In such a case, it can be understood that fuel is lost by the turbine bypass flow rate.
However, according to this embodiment, after the main steam temperature T _S shown in FIG. Since the bypass flow rate increases, the main steam flow rate decreases, and the operation can be controlled as in case 3 shown in FIG. 9, resulting in energy savings.

As described above, according to the present invention, the amount of fuel can be reduced as the turbine bypass flow rate increases during startup, so there is an effect that the amount of fuel can be reduced and energy can be saved.

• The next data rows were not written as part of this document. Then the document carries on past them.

$ cat src/hdl/fpa_pkg.sv
// Shared types, constants and saturation helpers for the Q24.8 fixed-point ALU.
`timescale 1ns / 1ps
package fpa_pkg;

  localparam int WORD_W = 32;
  localparam int FRAC_W = 8;
  localparam int DIV_W  = WORD_W + FRAC_W;
  localparam int PROD_W = 2 * WORD_W;
  localparam int MAG_W  = PROD_W - FRAC_W;
  localparam int ACT_W  = 4;

  localparam logic [WORD_W-1:0] WORD_MAX = {1'b0, {(WORD_W-1){1'b1}}};
  localparam logic [WORD_W-1:0] WORD_MIN = {1'b1, {(WORD_W-1){1'b0}}};

  typedef enum logic [ACT_W-1:0] {
    ACT_ADD     = 4'd0,
    ACT_SUB     = 4'd1,
    ACT_MUL     = 4'd2,
    ACT_DIV     = 4'd3,
    ACT_GT      = 4'd4,
    ACT_LT      = 4'd5,
    ACT_GE      = 4'd6,
    ACT_LE      = 4'd7,
    ACT_EQ      = 4'd8,
    ACT_NE      = 4'd9,
    ACT_INC     = 4'd10,
    ACT_DEC     = 4'd11,
    ACT_MIN     = 4'd12,
    ACT_MAX     = 4'd13,
    ACT_TOINT   = 4'd14,
    ACT_FROMINT = 4'd15
  } action_e;

  // One pipeline slot. divd holds the dividend bits still to be consumed in
  // its upper part and the quotient bits produced so far in its lower part.
  typedef struct packed {
    logic              valid;
    action_e           act;
    logic              neg;
    logic [WORD_W-1:0] res;
    logic              ovf;
    logic              dz;
    logic [PROD_W-1:0] prod;
    logic [DIV_W-1:0]  divd;
    logic [WORD_W-1:0] rem;
    logic [WORD_W-1:0] dsr;
  } cell_t;

  // Clamp a sign-extended sum one bit wider than the word.
  function automatic logic [WORD_W:0] sat_ext(input logic [WORD_W:0] v);
    logic ovf;
    ovf = v[WORD_W] ^ v[WORD_W-1];
    if (ovf) begin
      return {1'b1, (v[WORD_W] ? WORD_MIN : WORD_MAX)};
    end
    return {1'b0, v[WORD_W-1:0]};
  endfunction

  // Apply a sign to a magnitude and clamp; returns {overflow, word}.
  function automatic logic [WORD_W:0] sat_mag(input logic [MAG_W-1:0] mag,
                                               input logic neg);
    logic [MAG_W-1:0] lim_neg;
    logic [MAG_W-1:0] lim_pos;
    lim_neg = MAG_W'(WORD_MIN);
    lim_pos = MAG_W'(WORD_MAX);
    if (neg) begin
      if (mag > lim_neg) begin
        return {1'b1, WORD_MIN};
      end
      return {1'b0, WORD_W'(-mag[WORD_W-1:0])};
    end
    if (mag > lim_pos) begin
      return {1'b1, WORD_MAX};
    end
    return {1'b0, mag[WORD_W-1:0]};
  endfunction

endpackage

$ cat src/hdl/fpa_front.sv
// Entry stage: decodes the item, computes every action but multiply and divide, and the product.
`timescale 1ns / 1ps
module fpa_front
  import fpa_pkg::*;
(
  input  logic              clk_i,
  input  logic              rst_ni,
  input  logic              en_i,
  input  logic              valid_i,
  input  logic [ACT_W-1:0]  action_i,
  input  logic [WORD_W-1:0] operand_a_i,
  input  logic [WORD_W-1:0] operand_b_i,
  output cell_t             cell_o
);

  cell_t cell_d, cell_q;

  logic signed [WORD_W-1:0] a_s, b_s;
  logic [WORD_W-1:0] ma, mb;
  logic [WORD_W:0] sum_w, dif_w, inc_w, dec_w;
  logic [FRAC_W:0] top_bits;
  logic fi_ovf;

  always_comb begin
    a_s = $signed(operand_a_i);
    b_s = $signed(operand_b_i);
    ma  = operand_a_i[WORD_W-1] ? WORD_W'(-operand_a_i) : operand_a_i;
    mb  = operand_b_i[WORD_W-1] ? WORD_W'(-operand_b_i) : operand_b_i;
    sum_w = {operand_a_i[WORD_W-1], operand_a_i} + {operand_b_i[WORD_W-1], operand_b_i};
    dif_w = {operand_a_i[WORD_W-1], operand_a_i} - {operand_b_i[WORD_W-1], operand_b_i};
    inc_w = {operand_a_i[WORD_W-1], operand_a_i} + (WORD_W+1)'(1);
    dec_w = {operand_a_i[WORD_W-1], operand_a_i} - (WORD_W+1)'(1);
    top_bits = operand_a_i[WORD_W-1 -: FRAC_W+1];
    fi_ovf = !((&top_bits) || (~|top_bits));

    cell_d       = '0;
    cell_d.valid = valid_i;
    cell_d.act   = action_e'(action_i);
    cell_d.neg   = operand_a_i[WORD_W-1] ^ operand_b_i[WORD_W-1];
    cell_d.prod  = ma * mb;
    cell_d.divd  = {ma, {FRAC_W{1'b0}}};
    cell_d.rem   = '0;
    cell_d.dsr   = mb;

    case (action_e'(action_i))
      ACT_ADD: {cell_d.ovf, cell_d.res} = sat_ext(sum_w);
      ACT_SUB: {cell_d.ovf, cell_d.res} = sat_ext(dif_w);
      ACT_INC: {cell_d.ovf, cell_d.res} = sat_ext(inc_w);
      ACT_DEC: {cell_d.ovf, cell_d.res} = sat_ext(dec_w);
      ACT_GT:  cell_d.res = WORD_W'(a_s > b_s);
      ACT_LT:  cell_d.res = WORD_W'(a_s < b_s);
      ACT_GE:  cell_d.res = WORD_W'(a_s >= b_s);
      ACT_LE:  cell_d.res = WORD_W'(a_s <= b_s);
      ACT_EQ:  cell_d.res = WORD_W'(a_s == b_s);
      ACT_NE:  cell_d.res = WORD_W'(a_s != b_s);
      ACT_MIN: cell_d.res = (a_s < b_s) ? operand_a_i : operand_b_i;
      ACT_MAX: cell_d.res = (a_s > b_s) ? operand_a_i : operand_b_i;
      ACT_TOINT: cell_d.res = WORD_W'(a_s >>> FRAC_W);
      ACT_FROMINT: begin
        cell_d.ovf = fi_ovf;
        if (fi_ovf) begin
          cell_d.res = operand_a_i[WORD_W-1] ? WORD_MIN : WORD_MAX;
        end else begin
          cell_d.res = {operand_a_i[WORD_W-1-FRAC_W:0], {FRAC_W{1'b0}}};
        end
      end
      ACT_DIV: cell_d.dz = (operand_b_i == '0);
      default: cell_d.res = '0;
    endcase
  end

  always_ff @(posedge clk_i or negedge rst_ni) begin
    if (!rst_ni) begin
      cell_q <= '0;
    end else if (en_i) begin
      cell_q <= cell_d;
    end
  end

  assign cell_o = cell_q;

endmodule

$ cat config.mk
export PLATFORM = sky130hd
export DESIGN_NAME = fpa_front
export DESIGN_NICKNAME = d
export VERILOG_FILES = /design/src/hdl/fpa_pkg.sv /design/src/hdl/fpa_front.sv
export SDC_FILE = /design/constraint.sdc
export NUM_CORES = 2
export LEC_CHECK = 0
export ABC_AREA = 0
export ABC_CLOCK_PERIOD_IN_PS = 3990
export BUFFER_PORTS_ARGS = -buffer_cell sky130_fd_sc_hd__buf_2
export CORE_MARGIN = 2
export CORE_UTILIZATION = 43
export CTS_BUF_LIST = sky130_fd_sc_hd__clkbuf_16
export DETAILED_ROUTE_END_ITERATION = 10
export GPL_TIMING_DRIVEN = 0
export PLACE_DENSITY = 0.62
export SETUP_SLACK_MARGIN = 0.3
export SLEW_MARGIN = 10
export SYNTH_ARGS = -nofsm -noshare
export SYNTH_HDL_FRONTEND = slang
export SYNTH_SLANG_ARGS = --single-unit
$ cat constraint.sdc
create_clock -name clk_i -period 3.99 [get_ports clk_i]
set_clock_uncertainty 0.2 [all_clocks]
set_input_delay 0.798 -clock clk_i [delete_from_list [all_inputs] [get_ports clk_i]]
set_output_delay 0.798 -clock clk_i [all_outputs]
set_load 0.1 [all_outputs]
==> impl_metrics.yaml <==
placed_design:
  globalplace.congestion: 1.06
  pre_cts_ws_ns: -9.67
  dp_hpwl_um: 192000
  portBuffers: 238
  placed_area_um2: 53500
  dp_cells: 7522
synth:
  yosys-top-cells-area: "fa_1 37%, dfrtp_1 8.8%, ha_1 8.6%"
  synth_top_flop_cell: "dfrtp_1"
  synth_top_area_share_pct: 37.4
  synthesis.area_um2: 48000
  synth-edff-count: 0
  ys_top_cells_by_count: "948 x inv_1, 898 x fa_1, 806 x nor2_1"
  avgSynthCellArea_um2: 8.37
  yosysSeqAreaShare_pct: 8.76
  ys_warn_count: 0
  synthArstFlopShare_pct: 100
  syn_inst: 5735
  synth_top_area_cell: "fa_1"
  yosysMostFrequentCell: "inv_1"
  ys_ff_latch: 168
  yosysUniqueCellTypes: 90
grt:
  grt_max_degree: 92
  grt_pass1_wl_um: 332000
  grt_pass1_vias: 46000
  antenna_found_initial: 12
  grt_overflow: 0
  grt_use_total_pct: 40.8
cells_and_area:
  layout-drive-gt1-share_pct: 24.3
  largest_reg_flops: 168
  fin_cells: 7871
  area_growth_pct: 26.8
  final_util_pct: 55.0
  nets: 7662
  final_cell_area_um2: 60900
setup_path:
  r2r-start: "cell_o[200]"
  path_buf_inv: 9
  critPathMostFrequentCell: "fa_1"
  critical_path_class: "in -> reg"
  cpMaxStageDelayCell: "fa_1"
  r2r_slack_ns: 1.53
  cp_slowest_stage_delay_ns: 0.58
  critical-path-top-delay-family: "adder cells"
  endpoint_kind: "register"
  critPathMaxFanout: 10
  arrival_ns: 10.68
  rr_endpoint: "cell_o[200]"
  ff2ff_path_depth: 5
  start_kind: "input port"
  cp.required_ns: 4.29
timing:
  grt_setup_unrepaired: "yes"
  fin_ws_ns: -6.39
  clock.fmax_mhz: 96.4
  hold_viol_final: 0
  worst_pin_slew_ns: 1.49
  period_share_pct: 260
  setup_viol: 94
  slew_headroom_pct: 0.946
  final-max-slew-violation-count: 0
  fin_crit_ns: 10.38
cts:
  cts_max_level: 4
  cts_buffers: 17
  clk_pin_slew_ns: 0.09
  cts_buffer_depth: 2
  cts_tree: "built"
  cts-root-buf: "clkbuf_16"
  cts_sinks: 168
  clk_latency_ns: 0.56
outcome:
  violations: "negative setup slack"
  status: "finished, violations left"
drt:
  wl_per_cell_um: 30.2
  wirelength_um: 237000
  antenna_left: 0
  met1_length_um: 92600
  drtIter0Drc: 5141
  via_per_inst: 5.86
  first_pass_iters: 6
  highest_layer: "met5"
  vias: 46100
  wl_met3_um: 27500
  wl_met2_um: 101000
  drcViolationCount: 0
flow_run:
  maxCapViolations: 0
floorplan:
  num_rows: 122
  dieArea_um2: 114000
  start_util_pct: 43.4
  core_area_um2: 111000
  dieWidth_um: 338
  die_y_um: 338
  pin_count: 280
worst_hold_path:
  hold_path.class: "in -> async"
## cell usage in the layout (no fill, tap or decap), types with 32 or more instances in the layout
master and instances:
clkbuf_4 42, conb_1 40, nor2_1 774, a31oi_1 32, clkbuf_1 77, o21ai_1 34
clkbuf_2 78, buf_2 235, ha_4 39, nand2_1 575, xnor2_4 46, nand4_1 42
fa_1 869, dfrtp_1 168, nand3_1 71, o21ai_0 75, clkbuf_16 42, inv_1 904
buf_8 36, nor2_2 40, mux2_2 43, a21oi_1 245, buf_4 296, ha_1 287
o21ai_2 38, xor2_1 52, xnor2_1 121, xnor2_2 34, a21o_1 66, buf_6 96
and3_1 36
## layer usage
layer	global-route usage (%)	up-vias
met5	0	-
met4	22.8	12
met3	11.0	613
met2	60.8	2740
met1	53.9	23600
li1	-	19200
## stage by stage
stage	hold WS, ns	TNS [ns]
floorplan	0.302	-278.79
global placement	0.262	-793.06
detailed placement	0.269	-513.96
CTS	0.0105	-319.80
global route	0.0750	-321.13
finish	0.0115	-308.98
## cell type report
cell class / instances / area [um2]
timing repair buffer: 569 / 4330
tap: 1488 / 1860
fill: 10400 / 49800
clock inverter: 15 / 201
clock buffer: 17 / 425
sequential: 168 / 4200
antenna: 8 / 20.0
multi-input combinational: 4264 / 42900
buffer: 386 / 3260
inverter: 956 / 3680
## cell families (layout without fill, tap and decap cells)
| kind of cell | count (synthesis) | in the layout | share of synthesized area (%) |
|---|---|---|---|
| and+or+nand+nor | 1823 | 1823 | 16.2 |
| buffers and inverters | 1342 | 1943 | 11.0 |
| adders and majority gates | 1228 | 1228 | 46.0 |
| AOI/OAI and AO/OA | 800 | 800 | 10.7 |
| xor gates and xnor gates | 280 | 280 | 5.12 |
| DFF | 168 | 168 | 8.76 |
| muxes | 93 | 93 | 2.11 |
| other | 1 | 48 | 0.00781 |
## worst max-delay path by stage
stage	start	to	slack, ns	cells past startpoint
after floorplan	operand_b_i[6]	cell_o[166]	-6.15	35
after global placement	operand_b_i[31]	cell_o[162]	-9.84	29
after detailed placement	operand_a_i[18]	cell_o[162]	-9.67	32
after CTS	operand_b_i[5]	cell_o[166]	-6.59	37
after global routing	operand_b_i[5]	cell_o[163]	-6.55	40
final	operand_a_i[18]	cell_o[166]	-6.39	35
## worst reg2reg max path, delay by kind of cell, from the launching register on
family	cells	cell delay, ns
DFF	1	0.49
AOI/OAI and AO/OA	5	1.66
## what timing repair did
item | CTS | global route
cloned | 0 | 4
resized for setup | 562 | 523
setup buffers | 165 | 140
pin swaps | 139 | 154
setup endpoints to repair | 117 | 96
hold buffers | 0 | 0
Power is left out: the tool's default activity adds up to more than one toggle a clock period on the data nets, which glitch-free logic cannot reach.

[Brief explanation of the drawing]

FIG. 1 is a system diagram showing an embodiment of the power plant operation control device according to the present invention, and FIG. 2 is a waveform diagram shown to explain the operation of the power plant,
FIG. 3 is a block diagram showing a specific example of the control circuit of the power plant operation control device according to the present invention, FIG. 4 is a block diagram showing a specific example of the initial fuel program circuit used in the control circuit, and FIG. FIG. 4 is an explanatory diagram of the operation, and FIG. 6 is a block diagram showing a specific example of the boiler starting pressure setting circuit used in the control circuit.
7 is an explanatory diagram of the operation of FIG. 6, FIG. 8 is a block diagram showing a specific example of the fuel command target value setting circuit in the initial fuel program circuit of FIG. 4, and FIG.
and are waveform diagrams shown for explaining the operation of the embodiment of the present invention. 10...Steam generator (boiler), 12...Water pump, 16...Water flow control valve, 22...Fuel flow control valve, 28...Turbine control valve, 32...High pressure turbine, 34... Generator , 38... intercept valve, 40... low and intermediate pressure turbine, 42... condenser,
46... High pressure turbine bypass valve, 50... Low pressure turbine bypass valve, 70... Low pressure turbine bypass flow rate detector, 87... Initial fuel program circuit, 92... Boiler starting pressure setting circuit, 400...
...Target value setting circuit.

Claims (1)

[Claims] 1. Control the state variables of the power generation plant including the amount of power generation and fuel amount based on a predetermined start-up operation schedule, and control the turbine bypass flow rate to make the main steam pressure match the value based on the schedule. In this power plant operation control device, when a detection signal indicating that the main steam temperature has reached a predetermined value is input, the amount of fuel is decreased or A power generation plant operation control device characterized by being provided with a control circuit for incremental correction.